Center for Vascular and Inflammatory Diseases and Department of Biochemistry and Molecular Biology, University of Maryland School of Medicine, Baltimore, Maryland 21201-1138, USA.
Biochemistry. 2011 Sep 20;50(37):8028-37. doi: 10.1021/bi2008189. Epub 2011 Aug 24.

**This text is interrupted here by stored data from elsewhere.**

[config.mk]
export PLATFORM = sky130hd
export DESIGN_NAME = cache_victim_sel_flat
export DESIGN_NICKNAME = d
export VERILOG_FILES = /design/src/rtl/cache_victim_sel_pkg.sv /design/src/rtl/cache_victim_sel_if.sv /design/src/rtl/cache_victim_sel_lfsr.sv /design/src/rtl/cache_victim_sel.sv /design/src/flat_wrapper.sv
export SDC_FILE = /design/constraint.sdc
export NUM_CORES = 1
export LEC_CHECK = 0
export CAP_MARGIN = 20
export CORE_UTILIZATION = 48
export DETAILED_ROUTE_END_ITERATION = 8
export PLACE_DENSITY = 0.87
export REMOVE_ABC_BUFFERS = 1
export SLEW_MARGIN = 15
export SYNTH_ARGS = -nofsm -noshare
export SYNTH_HDL_FRONTEND = slang
export SYNTH_SLANG_ARGS = --single-unit
[constraint.sdc]
create_clock -name clk -period 2.1 [get_ports clk]
set_input_delay 0.525 -clock clk [delete_from_list [all_inputs] [get_ports clk]]
set_output_delay 0.525 -clock clk [all_outputs]
set_load 0.005 [all_outputs]
[src/rtl/cache_victim_sel_pkg.sv]
// Shared cache package.
// Holds the associativity constants, the victim-selector FSM encoding, the
// default LFSR configuration and the lowest-set-bit priority function that
// the hit logic also uses.
package cache_victim_sel_pkg;

  localparam int CVS_WAYS       = 4;
  localparam int CVS_WAY_W      = $clog2(CVS_WAYS);
  localparam int CVS_MAX_WAYS   = 16;
  localparam int CVS_LFSR_WIDTH = 8;

  localparam logic [CVS_LFSR_WIDTH-1:0] CVS_LFSR_SEED = 8'h01;
  // Feedback taps for the 8-bit left-shifting LFSR: bits 7,5,4,1
  // (x^8 + x^6 + x^5 + x^2 + 1, maximal length).
  localparam logic [CVS_LFSR_WIDTH-1:0] CVS_LFSR_TAPS = 8'hB2;

  typedef enum logic [1:0] {
    IDLE  = 2'd0,
    PICK  = 2'd1,
    OFFER = 2'd2,
    HOLD  = 2'd3
  } state_t;

  // Index of the lowest set bit of v; returns 0 when v is all zero.
  function automatic logic [3:0] lowest_set_idx(input logic [CVS_MAX_WAYS-1:0] v);
    logic [3:0] idx;
    idx = '0;
    for (int i = CVS_MAX_WAYS - 1; i >= 0; i--) begin
      if (v[i]) idx = 4'(i);
    end
    return idx;
  endfunction

endpackage

[src/rtl/cache_victim_sel_if.sv]
// Request / victim bundle between the cache control FSM, the refill engine
// and the victim selector.
//
// Handshake rules: a request transfers on a rising edge where req_valid and
// req_ready are both high; the victim transfers on a rising edge where
// victim_valid and victim_ready are both high. A valid, once raised, stays
// high with stable payload until it transfers (or flush/reset abandons it).
// flush, refill_done are single-cycle level strobes sampled on clk.
//
// master: cache side (drives requests, accepts victims).
// slave : the victim selector.
// state is a debug view of the selector FSM.
interface cache_victim_sel_if
  import cache_victim_sel_pkg::*;
#(
  parameter int WAYS = CVS_WAYS
);
  localparam int WAY_W = $clog2(WAYS);

  logic             req_valid;
  logic             req_ready;
  logic [WAYS-1:0]  req_vbits;
  logic             flush;
  logic             victim_valid;
  logic             victim_ready;
  logic [WAY_W-1:0] victim_way;
  logic [WAYS-1:0]  victim_onehot;
  logic             victim_rand;
  logic             refill_done;
  logic             busy;
  state_t           state;

  modport master (
    output req_valid, req_vbits, flush, victim_ready, refill_done,
    input  req_ready, victim_valid, victim_way, victim_onehot, victim_rand,
           busy, state
  );

  modport slave (
    input  req_valid, req_vbits, flush, victim_ready, refill_done,
    output req_ready, victim_valid, victim_way, victim_onehot, victim_rand,
           busy, state
  );

endinterface

[src/rtl/cache_victim_sel_lfsr.sv]
// Fibonacci LFSR, shifting left with the feedback bit entering at bit 0.
// Ports:
//   clk   - clock
//   reset - asynchronous active-high reset, loads seed
//   en    - advance one step this cycle
//   out   - current LFSR value
module lfsr #(
  parameter int               WIDTH = 8,
  parameter logic [WIDTH-1:0] seed  = 8'h01,
  parameter logic [WIDTH-1:0] taps  = 8'hB2
) (
  input  logic             clk,
  input  logic             reset,
  input  logic             en,
  output logic [WIDTH-1:0] out
);

  always_ff @(posedge clk or posedge reset) begin
    if (reset) begin
      out <= seed;
    end else if (en) begin
      out <= {out[WIDTH-2:0], ^(out & taps)};
    end
  end

endmodule

[src/rtl/cache_victim_sel.sv]
// Victim-way selector for the set-associative cache.
// On a miss it captures the set's valid bits, picks the lowest invalid way or,
// when the set is full, a pseudo-random way from the internal LFSR, offers it
// to the refill engine and holds it until the refill completes.
// Ports:
//   clk   - clock, all state on rising edge
//   reset - asynchronous active-high reset
//   bus   - request/victim bundle (slave side), plus busy and debug state
module cache_victim_sel
  import cache_victim_sel_pkg::*;
#(
  parameter int                    WAYS       = CVS_WAYS,
  parameter int                    LFSR_WIDTH = CVS_LFSR_WIDTH,
  parameter logic [LFSR_WIDTH-1:0] SEED       = CVS_LFSR_SEED,
  parameter logic [LFSR_WIDTH-1:0] LFSR_TAPS  = CVS_LFSR_TAPS
) (
  input logic                clk,
  input logic                reset,
  cache_victim_sel_if.slave  bus
);

  localparam int WAY_W = $clog2(WAYS);

  state_t                  state_q;
  state_t                  state_d;
  logic [WAYS-1:0]         vbits_q;
  logic [WAY_W-1:0]        way_q;
  logic [WAYS-1:0]         onehot_q;
  logic                    rand_q;

  logic                    accept;
  logic                    load_victim;
  logic                    lfsr_en;
  logic [LFSR_WIDTH-1:0]   lfsr_out;
  logic                    all_valid;
  logic [CVS_MAX_WAYS-1:0] inv_bits;
  logic [3:0]              low_idx;
  logic [WAY_W-1:0]        pick_way;

  lfsr #(
    .WIDTH (LFSR_WIDTH),
    .seed  (SEED),
    .taps  (LFSR_TAPS)
  ) u_lfsr (
    .clk   (clk),
    .reset (reset),
    .en    (lfsr_en),
    .out   (lfsr_out)
  );

  // Invalid ways, widened to the priority function's fixed width.
  always_comb begin
    inv_bits           = '0;
    inv_bits[WAYS-1:0] = ~vbits_q;
  end

  assign all_valid = &vbits_q;
  assign low_idx   = lowest_set_idx(inv_bits);

  // WAYS is a power of two, so the modulo is just the low WAY_W LFSR bits.
  assign pick_way = all_valid ? WAY_W'(lfsr_out % LFSR_WIDTH'(WAYS))
                              : WAY_W'(low_idx);

  // req_ready is the only output with an input in its cone (flush).
  assign bus.req_ready    = (state_q == IDLE) && !bus.flush;
  assign accept           = bus.req_valid && bus.req_ready;
  assign bus.victim_valid = (state_q == OFFER);
  assign bus.busy         = (state_q != IDLE);
  assign bus.state        = state_q;
  assign bus.victim_way    = way_q;
  assign bus.victim_onehot = onehot_q;
  assign bus.victim_rand   = rand_q;

  always_comb begin
    state_d     = state_q;
    load_victim = 1'b0;
    lfsr_en     = 1'b0;
    if (bus.flush) begin
      // Abandon everything; in PICK this also suppresses the LFSR step.
      state_d = IDLE;
    end else begin
      case (state_q)
        IDLE:  if (bus.req_valid) state_d = PICK;
        PICK: begin
          state_d     = OFFER;
          load_victim = 1'b1;
          // Only random picks consume LFSR values.
          lfsr_en     = all_valid;
        end
        OFFER: if (bus.victim_ready) state_d = HOLD;
        HOLD:  if (bus.refill_done) state_d = IDLE;
        default: state_d = IDLE;
      endcase
    end
  end

  always_ff @(posedge clk or posedge reset) begin
    if (reset) begin
      state_q <= IDLE;
    end else begin
      state_q <= state_d;
    end
  end

  always_ff @(posedge clk or posedge reset) begin
    if (reset) begin
      vbits_q  <= '0;
      way_q    <= '0;
      onehot_q <= '0;
      rand_q   <= 1'b0;
    end else begin
      if (accept) begin
        vbits_q <= bus.req_vbits;
      end
      if (load_victim) begin
        way_q    <= pick_way;
        onehot_q <= WAYS'(1) << pick_way;
        rand_q   <= all_valid;
      end
    end
  end

endmodule

[src/flat_wrapper.sv]
// flat-port wrapper written by rule: the top's interface ports become plain ports
module cache_victim_sel_flat import cache_victim_sel_pkg::*;
#(
  parameter int                    WAYS       = CVS_WAYS,
  parameter int                    LFSR_WIDTH = CVS_LFSR_WIDTH,
  parameter logic [LFSR_WIDTH-1:0] SEED       = CVS_LFSR_SEED,
  parameter logic [LFSR_WIDTH-1:0] LFSR_TAPS  = CVS_LFSR_TAPS
)
  (clk, reset, bus_req_valid, bus_req_vbits, bus_flush, bus_victim_ready, bus_refill_done, bus_req_ready, bus_victim_valid, bus_victim_way, bus_victim_onehot, bus_victim_rand, bus_busy, bus_state);
  cache_victim_sel_if #(.WAYS(WAYS)) bus_i ();
  input logic clk;
  input logic reset;
  input wire logic [$bits(bus_i.req_valid)-1:0] bus_req_valid;
  input wire logic [$bits(bus_i.req_vbits)-1:0] bus_req_vbits;
  input wire logic [$bits(bus_i.flush)-1:0] bus_flush;
  input wire logic [$bits(bus_i.victim_ready)-1:0] bus_victim_ready;
  input wire logic [$bits(bus_i.refill_done)-1:0] bus_refill_done;
  output wire logic [$bits(bus_i.req_ready)-1:0] bus_req_ready;
  output wire logic [$bits(bus_i.victim_valid)-1:0] bus_victim_valid;
  output wire logic [$bits(bus_i.victim_way)-1:0] bus_victim_way;
  output wire logic [$bits(bus_i.victim_onehot)-1:0] bus_victim_onehot;
  output wire logic [$bits(bus_i.victim_rand)-1:0] bus_victim_rand;
  output wire logic [$bits(bus_i.busy)-1:0] bus_busy;
  output wire logic [$bits(bus_i.state)-1:0] bus_state;
  assign bus_i.req_valid = bus_req_valid;
  assign bus_i.req_vbits = bus_req_vbits;
  assign bus_i.flush = bus_flush;
  assign bus_i.victim_ready = bus_victim_ready;
  assign bus_i.refill_done = bus_refill_done;
  assign bus_req_ready = bus_i.req_ready;
  assign bus_victim_valid = bus_i.victim_valid;
  assign bus_victim_way = bus_i.victim_way;
  assign bus_victim_onehot = bus_i.victim_onehot;
  assign bus_victim_rand = bus_i.victim_rand;
  assign bus_busy = bus_i.busy;
  assign bus_state = bus_i.state;
  cache_victim_sel #(.WAYS(WAYS), .LFSR_WIDTH(LFSR_WIDTH), .SEED(SEED), .LFSR_TAPS(LFSR_TAPS)) u_core (.clk(clk), .reset(reset), .bus(bus_i));
endmodule
# [Yosys cells after proc, flatten, opt, wreduce, memory -nomap -nowiden]
# Index checks and enable logic that the tools add are counted.
[op_classes] mux=14 div_mod_pow=0 multipliers=0 reduce_logical=8 eq_ne=6 magnitude_cmp=0 n_bitwise=1 n_addsub=0 n_shift=1
[ops] cell="$mux 2" n=9
[ops] cell="$ne 3x3->1 const B" n=3
[ops] cell="$pmux 2 s4" n=1
[ops] cell="$reduce_xor 8->1" n=1
[ops] cell="$eq 2x2->1 const B" n=2
[ops] cell="$mux 1" n=4
[ops] cell="$not 4->4" n=1
[ops] cell="$reduce_and 4->1" n=1
[ops] cell="$shl 1x2->4 const A" n=1
[ops] cell="$reduce_and 3->1" n=1
[ops] cell="$eq 2x1->1 const B" n=1
[ops] cell="$logic_and 1x1->1" n=2
[ops] cell="$logic_not 2->1" n=1
[ops] cell="$reduce_bool 2->1" n=1
[ops] cell="$logic_not 1->1" n=1
[totals] wordCells=36 ramBits=0 mem_bits_ro=0 in_bits=10 out_inout_bits=12 latchBits=0 regBits=21 memories=0

# [Longest topological paths before layout]
[logic_depth] ltp_word=7 ltp_mapped=6 mapped_depth_nobuf=6

# [Modules after synthesis]
# From an unflattened synthesis, not the netlist that was laid out.
[hier_totals] hier_cells=84 area_unflattened_um2=988.4
[modules_own_cells] module="cache_victim_sel" seq_area_each_um2=325.3 cells_each=62 n_inst=1 area_each_um2=664.4
[modules_own_cells] module="lfsr" seq_area_each_um2=201.4 cells_each=22 n_inst=1 area_each_um2=324.1

# [Least setup slack after synthesis]
# OpenSTA, ideal clock, no wires.
[synth_timing] kind="reg2reg" start="reg u_core.state_q[1], in the netlist u_core.bus.state[1]" end="reg u_core.u_lfsr.out[1]" path_slack_ps=581 setup_ps=125 required_time_ps=1975 path_buffers=0 synth_period_minus_slack_ps=1519 arrival_time_ps=1394 stages_incl_launch_ff=6 cell_sequence="dfrtp_1 -> inv_1 -> ha_1 -> nand2b_1 -> nor3_4 -> mux2_2"
[synth_between] elab_chain_cells=3
[synth_lines] item="start: declaration" line_no="cache_victim_sel.sv:24" rtl="state_t state_q;"
[synth_lines] item="start signal: assignment" line_no="cache_victim_sel.sv:101" rtl="state_q <= state_d;"
[synth_lines] item="$eq 2x1->1" line_no="cache_victim_sel.sv:82" rtl="case (state_q)"
[synth_lines] item="$mux 1" line_no="cache_victim_sel.sv:82"
[synth_lines] item="$mux 1" line_no="cache_victim_sel.sv:78" rtl="if (bus.flush) begin"
[synth_lines] item="end signal: assignment" line_no="cache_victim_sel_lfsr.sv:22" rtl="out <= {out[WIDTH-2:0], ^(out & taps)};"
[synth_lines] item="end: declaration" line_no="cache_victim_sel_lfsr.sv:15" rtl="output logic [WIDTH-1:0] out"
# Every way passes these cells.
# A chain may end at the register's enable or synchronous reset.

# [Worst setup path after layout]
[layout_timing] start="reg u_core.state_q[1], in the netlist u_core.bus.state[1]" end="out bus_busy"
[layout_between] elab_chain_cells=1
[layout_lines] item="$reduce_bool 2->1" line_no="cache_victim_sel.sv:68" rtl="assign bus.busy = (state_q != IDLE);"
[layout_lines] item="end: declaration" line_no="flat_wrapper.sv:23" rtl="output wire logic [$bits(bus_i.busy)-1:0] bus_busy;"
# Every way passes these cells.

==> qor.yml <==
clock_tree:
  cts.sinks: 21
  htreeDepth: 1
  cts-buffers-inserted: 3
  cts-root-buf: "clkbuf_4"
  cts_max_path_buffers: 2
  ctsHoldBuffers: 0
  clk_pin_slew_ns: 0.11
  clk_latency_ns: 0.29
  cts_tree: "done"
finish:
  layout.nets: 127
  drive_above_1_share_pct: 23.2
  syn_to_final_growth_pct: 34.2
  num-fill-cells: 133
  final_cells: 137
  antenna_cells: 0
  fin_util_pct: 71.2
setup_path:
  crit_path_start_kind: "flip-flop"
  critical_path_required_ns: 1.57
  crit_fanout: 3
  worstPathCellList: "inv_1, ha_2, inv_1, clkdlybuf4s50_1"
  cp_data_arrival_time_ns: 1.53
  crit_type: "flip-flop to output pin"
  critPathSlowestCell: "clkdlybuf4s50_1"
  cp_common_cell: "inv_1"
  r2r_cells: 7
  r2r_slack_ns: 0.38
  reg2reg_from: "u_core.bus.state[0]$_DFFE_PP0P_"
  timing.rr.end: "u_core.bus.state[1]$_DFFE_PP0P_"
  max_stage_delay_ns: 0.51
  critical_path.endpoint_type: "output pin"
grt:
  antenna_found_initial: 0
  grt_max_degree: 15
  overflow: 0
  grt_usage_pct: 21.2
  grt_pass1_wl_mm: 3.15
  grt_pass1_vias: 695
timing:
  fin_ws_ns: 0.0498
  rsz0062_at_grt: "false"
  setup_tns_ns: 0
  slew-limit-headroom_pct: 73.7
  min_period_over_period_pct: 97.6
  slew_violations: 0
  worst_pin_slew_ns: 0.394
  setup_violations: 0
  min_period_ns: 2.05
  fmax_mhz: 488
  skew_ns: 0.000732
  hold_violations: 0
floorplanning:
  die_h_um: 46.6
  die_area_um2: 2170
  num_rows: 15
  coreArea_um2: 1800
  start_util_pct: 53.1
  die_w_um: 46.6
  io_pins: 22
power:
  p_per_area_nw_per_um2: 1170
  p_leak_nw: 0.631
  ir_drop_mv: 0.867
  finalPower_w: 0.00150
synthesis:
  synthTopCellsByCount: "dfrtp_1, mux2_2, inv_1"
  synth-compound-area-share_pct: 9.69
  ys_seq_area_share_pct: 55.1
  synth-main-ff-cell: "dfrtp_1"
  async_flop_share_pct: 100
  syn-cell-area_um2: 956
  syn_inst: 80
  yosysWarnings: 0
  synth_top_cell_by_area: "dfrtp_1"
  synth_most_common_cell: "dfrtp_1"
  synth_top_family_by_area: "multiplexers"
  synth.distinct_cells: 25
  synth.ff_latch_count: 21
  synthTopCellsByArea: "dfrtp_1, mux2_2, ha_1, inv_1, dfstp_2"
  avgSynthCellArea_um2: 11.9
  yosysTopAreaCellShare_pct: 52.4
  synth.area.mux_share_pct: 12.8
  synth_xor_area_share_pct: 2.75
  synthSimpleGateAreaFrac_pct: 10.9
  synthAdderAreaFrac_pct: 5.24
  synth_edf_count: 0
detailed_routing:
  post_drt_wl_per_cell_um: 13.5
  num_vias: 708
  ant_nets: 0
  drtIter0Drc: 10
  drc: 0
  vias_per_cell: 5.17
  routed_wl_mm: 1.84
  drt_pass1_iterations: 4
place:
  pre_cts_ws_ns: -0.0684
  place.gp.congestion: 0.801
  port_buffers: 21
  dp_cells: 130
  dpl.hpwl_mm: 1.42
min_path:
  hp-class: "input pin to asynchronous set/reset pin"
job:
  max_cap_violations: 0
run_status:
  outcome: "finished, final reports clean"
-- area by class of cell --
| cell class | instances | area [um^2] | area share [%] |
|---|---|---|---|
| clock buffers | 3 | 22.5 | 1.76 |
| clock inverters | 1 | 5.00 | 0.390 |
| inverters | 8 | 30.0 | 2.34 |
| multi-input cells | 50 | 398 | 31.0 |
| flip-flops and latches | 21 | 527 | 41.1 |
| well taps | 25 | 31.3 | 2.44 |
| repair buffers | 29 | 269 | 21.0 |
-- per-layer routing --
layer,track usage (%),vias to the layer above,part of all wire (%)
met2,35.6,16,51
li1,-,339,-
met5,0,-,0
met4,9.14,0,1.8
met3,3.14,4,2.8
met1,26.8,349,44
-- flip-flops by register name, indices dropped and copies added, names as in the netlist --
signal,cells
u_core.bus.state,2
u_core.bus.victim_onehot,4
u_core.bus.victim_rand,1
u_core.bus.victim_way,2
u_core.u_lfsr.out,8
u_core.vbits_q,4
-- cell usage in the layout, fill, tap and decap left out, types with 3 or more instances in the layout --
master | Yosys | routed
nand2_1 | 7 | 7
o21ai_0 | 5 | 5
ha_1 | 4 | 3
inv_1 | 8 | 8
mux2_2 | 10 | 10
clkdlybuf4s50_1 | 0 | 20
buf_4 | 0 | 8
dfrtp_1 | 20 | 20
clkbuf_4 | 0 | 3
nor2_1 | 3 | 3
-- logic make-up after synthesis --
group / Yosys count
compound gates: 13
xor+xnor: 3
fa+ha+maj: 4
buf+inv: 9
flops: 21
mux: 11
simple gates: 19
-- timing repair --
| item | in CTS | in global routing |
|---|---|---|
| buffers inserted | 2 | 1 |
| resized for setup | 2 | 0 |
| setup endpoints to repair | 2 | 1 |
-- power by group --
part	total [W]	switching (W)	internal [W]	leakage (nW)
registers	0.000667	0.000116	0.000552	0.273
clock network	0.000189	0.000118	0.0000708	0.0177
logic	0.000646	0.000265	0.000381	0.340
total	0.00150	0.000499	0.00100	0.631
-- metrics by stage --
stage | hold slack (ns) | cell area [um^2]
floorplan | 0.464 | 952
global placement | 0.462 | 1230
detailed placement | 0.469 | 1230
CTS | 0.464 | 1270
global route | 0.479 | 1280
finish | 0.458 | 1280
-- worst max path at each step --
stage / from / slack [ns] / end / cells after the start
after CTS: u_core.bus.state[0]$_DFFE_PP0P_ / 0.07 / bus_busy / 4
after global routing: u_core.bus.state[1]$_DFFE_PP0P_ / 0.004 / bus_victim_valid / 3
after detailed placement: bus_flush / -0.07 / bus_req_ready / 3
after floorplan: u_core.bus.state[1]$_DFFE_PP0P_ / 0.43 / u_core.u_lfsr.out[1]$_DFFE_PP0P_ / 5
final: u_core.bus.state[1]$_DFFE_PP0P_ / 0.05 / bus_busy / 4
after global placement: bus_flush / -0.01 / bus_req_ready / 3
-- critical path: cells and delay by family (launching register included) --
kind | cells | cell delay, ns
adder cells (fa/ha/maj) | 1 | 0.19
buffers and inverters | 3 | 0.67
flip-flops | 1 | 0.36
Note: power is estimated with default switching activity, not from simulation.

Our previous studies revealed that in fibrinogen the αC-domains are not reactive with their ligands, suggesting that their binding sites are cryptic and become exposed upon its conversion to fibrin, in which these domains form αC polymers. On the basis of this finding, we hypothesized that polymerization of the αC-domains in fibrin results in the exposure of their binding sites and that these domains adopt the physiologically active conformation only in αC-domain polymers. To test this hypothesis, we prepared a recombinant αC region (residues Aα221-610) including the αC-domain (Aα392-610), demonstrated that it forms soluble oligomers in a concentration-dependent and reversible manner, and stabilized such oligomers by covalently cross-linking them with factor XIIIa. Cross-linked Aα221-610 oligomers were stable in solution and appeared as ordered linear, branching filaments when analyzed by electron microscopy. Spectral studies revealed that the αC-domains in such oligomers were folded into compact structures of high thermal stability with a significant amount of β-sheets. These findings indicate that cross-linked Aα221-610 oligomers are highly ordered and mimic the structure of fibrin αC polymers. The oligomers also exhibited functional properties of polymeric fibrin because, in contrast to the monomeric αC-domain, they bound tPA and plasminogen and stimulated activation of the latter by the former. Altogether, the results obtained with cross-linked Aα221-610 oligomers clarify the structure of the αC-domains in fibrin αC polymers and confirm our hypothesis that their binding sites are exposed upon polymerization. Such oligomers represent a stable, soluble model of fibrin αC polymers that can be used for further structure-function studies of fibrin αC-domains.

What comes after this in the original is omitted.